Context: an optimization exercise on an open-source flow, tuned for small area and a short achievable clock period. The choices shown serve that exercise and are no tape-out recipe.
In this exercise RTL edits were held to simulation tests only and were not proved equivalent to the original.
Power and IR drop assume default switching activity.

==> v36: inputs <==
// DALU
module DALU(clk, rst, in_valid, instruction, out_valid, out);
input clk, rst, in_valid;
input [18:0] instruction;
output [15:0] out;
output reg out_valid;
wire [18:0] ins = instruction;
wire [2:0] op = ins[18:16];
wire [5:0] s = ins[15:10];
wire [3:0] f = ins[3:0];
wire op0 = op == 3'd0, mo1 = op == 3'd1, mo2 = op == 3'd2, mo3 = op == 3'd3, mo4 = op == 3'd4;
wire mlog = op0 & (f == 4'd0 | f == 4'd1 | f == 4'd2);
wire madd = op0 & (f == 4'd3);
wire msub = op0 & (f == 4'd4);
wire selAs = madd | msub | mo3 | mo4;
wire [5:0] tt = ins[9:4];
wire [5:0] lg = f[1] ? (s ^ tt) : f[0] ? (s | tt) : (s & tt);
wire pass = (op0 & (f <= 4'd4)) | mo3 | mo4;
wire [10:0] sum;
wire a0 = ins[0] ^ 1'b0;
wire a1 = (ins[1] & ~ins[0] & ~1'b0) | (~ins[1] & ins[0] & 1'b0);
wire a2 = ((a0 & ins[4]) | (a1 & 1'b0)) ^ ins[1];
wire a3 = ((a0 & ins[5]) | (a1 & ins[4])) ^ ins[1];
wire a4 = ((a0 & ins[6]) | (a1 & ins[5])) ^ ins[1];
wire a5 = ((a0 & ins[7]) | (a1 & ins[6])) ^ ins[1];
wire a6 = ((a0 & ins[8]) | (a1 & ins[7])) ^ ins[1];
wire a7 = ((a0 & ins[9]) | (a1 & ins[8])) ^ ins[1];
wire a8 = ((a0 & ins[9]) | (a1 & ins[9])) ^ ins[1];
wire a9 = ins[2] ^ ins[1];
wire a10 = (ins[3] & ~ins[2] & ~ins[1]) | (~ins[3] & ins[2] & ins[1]);
wire a11 = ((a9 & ins[4]) | (a10 & 1'b0)) ^ ins[3];
wire a12 = ((a9 & ins[5]) | (a10 & ins[4])) ^ ins[3];
wire a13 = ((a9 & ins[6]) | (a10 & ins[5])) ^ ins[3];
wire a14 = ((a9 & ins[7]) | (a10 & ins[6])) ^ ins[3];
wire a15 = ((a9 & ins[8]) | (a10 & ins[7])) ^ ins[3];
wire a16 = ((a9 & ins[9]) | (a10 & ins[8])) ^ ins[3];
wire a17 = ((a9 & ins[9]) | (a10 & ins[9])) ^ ins[3];
wire a18 = (selAs & s[0]) | (mo1 & a2) | (mlog & lg[0]);
wire a19 = (madd & ins[4]) | (msub & ~ins[4]) | (mo3 & ins[0]) | (mo4 & ~ins[0]);
wire a20 = (selAs & s[1]) | (mo1 & a3) | (mlog & lg[1]);
wire a21 = (madd & ins[5]) | (msub & ~ins[5]) | (mo3 & ins[1]) | (mo4 & ~ins[1]);
  ...
Settings: LEC_CHECK=0, CAP_MARGIN=20, CORE_MARGIN=2, CORE_UTILIZATION=40, SLEW_MARGIN=20, SYNTH_HIERARCHICAL=1, SYNTH_MINIMUM_KEEP_SIZE=0; clock period 9.0 ns.
run.sh (not shown) runs the stock make flow with config.mk's settings and CLKGATE_MAP_FILE= SYNTH_SCRIPT=/design/flow/synth_recipe.tcl, a recipe that flattens the netlist after the stock synthesis.
==> v26: changes against v36 <==
SETUP_SLACK_MARGIN = 5   (was unset)
==> v12: changes against v36 <==
==> flow/flow/run.sh (new file) <==
#!/bin/bash
# The standard layout, with the port buffers made of buf_2 cells instead of
# the resizer's default choice (a slow delay cell).
set -euo pipefail
echo 'export BUFFER_PORTS_ARGS = -buffer_cell sky130_fd_sc_hd__buf_2' >> config.mk
bash standard.sh finish > flow.log 2>&1
==> flow/standard.sh (new file) <==
#!/bin/bash
# synth_recipe.tcl (not shown) runs the flow's synth.tcl, then flattens the netlist and writes it again
# the make line also repeats each setting of config.mk as NAME=value (left out here)
make -C /OpenROAD-flow-scripts/flow DESIGN_CONFIG=/design/flow/config.mk WORK_HOME=/design/flow/orfs CLKGATE_MAP_FILE= SYNTH_SCRIPT=/design/flow/synth_recipe.tcl "${@:-finish}"
BUFFER_PORTS_ARGS = -buffer_cell sky130_fd_sc_hd__buf_2   (was unset)
SETUP_SLACK_MARGIN = 5   (was unset)
removed: flow/run.sh
==> impl_results.md <==
* Worst slack, placed at 2.56 ns
* Cell count after placement at 646
* Dpl cell area at 4990 sq um
* P_comb at 0.713 mW
* DPL Wire Length at 8120 microns
* Origin of the worst setup path: instruction[15]
* Met2 wire length at 5380 microns
* Routability cong. at 0.871
* GRT Overall Usage at 0.198
* First-pass GRT wire length at 19000 microns
* Grt met3 use at 0.0300
* Internal power at 0.699 mW
* Outcome: finished clean
(the above is from v26)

Problem details :: Now output the listing above, exactly as it appears.

Response to the exercise ::
Context: an optimization exercise on an open-source flow, tuned for small area and a short achievable clock period. The choices shown serve that exercise and are no tape-out recipe.
In this exercise RTL edits were held to simulation tests only and were not proved equivalent to the original.
Power and IR drop assume default switching activity.

==> v36: inputs <==
// DALU
module DALU(clk, rst, in_valid, instruction, out_valid, out);
input clk, rst, in_valid;
input [18:0] instruction;
output [15:0] out;
output reg out_valid;
wire [18:0] ins = instruction;
wire [2:0] op = ins[18:16];
wire [5:0] s = ins[15:10];
wire [3:0] f = ins[3:0];
wire op0 = op == 3'd0, mo1 = op == 3'd1, mo2 = op == 3'd2, mo3 = op == 3'd3, mo4 = op == 3'd4;
wire mlog = op0 & (f == 4'd0 | f == 4'd1 | f == 4'd2);
wire madd = op0 & (f == 4'd3);
wire msub = op0 & (f == 4'd4);
wire selAs = madd | msub | mo3 | mo4;
wire [5:0] tt = ins[9:4];
wire [5:0] lg = f[1] ? (s ^ tt) : f[0] ? (s | tt) : (s & tt);
wire pass = (op0 & (f <= 4'd4)) | mo3 | mo4;
wire [10:0] sum;
wire a0 = ins[0] ^ 1'b0;
wire a1 = (ins[1] & ~ins[0] & ~1'b0) | (~ins[1] & ins[0] & 1'b0);
wire a2 = ((a0 & ins[4]) | (a1 & 1'b0)) ^ ins[1];
wire a3 = ((a0 & ins[5]) | (a1 & ins[4])) ^ ins[1];
wire a4 = ((a0 & ins[6]) | (a1 & ins[5])) ^ ins[1];
wire a5 = ((a0 & ins[7]) | (a1 & ins[6])) ^ ins[1];
wire a6 = ((a0 & ins[8]) | (a1 & ins[7])) ^ ins[1];
wire a7 = ((a0 & ins[9]) | (a1 & ins[8])) ^ ins[1];
wire a8 = ((a0 & ins[9]) | (a1 & ins[9])) ^ ins[1];
wire a9 = ins[2] ^ ins[1];
wire a10 = (ins[3] & ~ins[2] & ~ins[1]) | (~ins[3] & ins[2] & ins[1]);
wire a11 = ((a9 & ins[4]) | (a10 & 1'b0)) ^ ins[3];
wire a12 = ((a9 & ins[5]) | (a10 & ins[4])) ^ ins[3];
wire a13 = ((a9 & ins[6]) | (a10 & ins[5])) ^ ins[3];
wire a14 = ((a9 & ins[7]) | (a10 & ins[6])) ^ ins[3];
wire a15 = ((a9 & ins[8]) | (a10 & ins[7])) ^ ins[3];
wire a16 = ((a9 & ins[9]) | (a10 & ins[8])) ^ ins[3];
wire a17 = ((a9 & ins[9]) | (a10 & ins[9])) ^ ins[3];
wire a18 = (selAs & s[0]) | (mo1 & a2) | (mlog & lg[0]);
wire a19 = (madd & ins[4]) | (msub & ~ins[4]) | (mo3 & ins[0]) | (mo4 & ~ins[0]);
wire a20 = (selAs & s[1]) | (mo1 & a3) | (mlog & lg[1]);
wire a21 = (madd & ins[5]) | (msub & ~ins[5]) | (mo3 & ins[1]) | (mo4 & ~ins[1]);
  ...
Settings: LEC_CHECK=0, CAP_MARGIN=20, CORE_MARGIN=2, CORE_UTILIZATION=40, SLEW_MARGIN=20, SYNTH_HIERARCHICAL=1, SYNTH_MINIMUM_KEEP_SIZE=0; clock period 9.0 ns.
run.sh (not shown) runs the stock make flow with config.mk's settings and CLKGATE_MAP_FILE= SYNTH_SCRIPT=/design/flow/synth_recipe.tcl, a recipe that flattens the netlist after the stock synthesis.
==> v26: changes against v36 <==
SETUP_SLACK_MARGIN = 5   (was unset)
==> v12: changes against v36 <==
==> flow/flow/run.sh (new file) <==
#!/bin/bash
# The standard layout, with the port buffers made of buf_2 cells instead of
# the resizer's default choice (a slow delay cell).
set -euo pipefail
echo 'export BUFFER_PORTS_ARGS = -buffer_cell sky130_fd_sc_hd__buf_2' >> config.mk
bash standard.sh finish > flow.log 2>&1
==> flow/standard.sh (new file) <==
#!/bin/bash
# synth_recipe.tcl (not shown) runs the flow's synth.tcl, then flattens the netlist and writes it again
# the make line also repeats each setting of config.mk as NAME=value (left out here)
make -C /OpenROAD-flow-scripts/flow DESIGN_CONFIG=/design/flow/config.mk WORK_HOME=/design/flow/orfs CLKGATE_MAP_FILE= SYNTH_SCRIPT=/design/flow/synth_recipe.tcl "${@:-finish}"
BUFFER_PORTS_ARGS = -buffer_cell sky130_fd_sc_hd__buf_2   (was unset)
SETUP_SLACK_MARGIN = 5   (was unset)
removed: flow/run.sh
==> impl_results.md <==
* Worst slack, placed at 2.56 ns
* Cell count after placement at 646
* Dpl cell area at 4990 sq um
* P_comb at 0.713 mW
* DPL Wire Length at 8120 microns
* Origin of the worst setup path: instruction[15]
* Met2 wire length at 5380 microns
* Routability cong. at 0.871
* GRT Overall Usage at 0.198
* First-pass GRT wire length at 19000 microns
* Grt met3 use at 0.0300
* Internal power at 0.699 mW
* Outcome: finished clean
(the above is from v26)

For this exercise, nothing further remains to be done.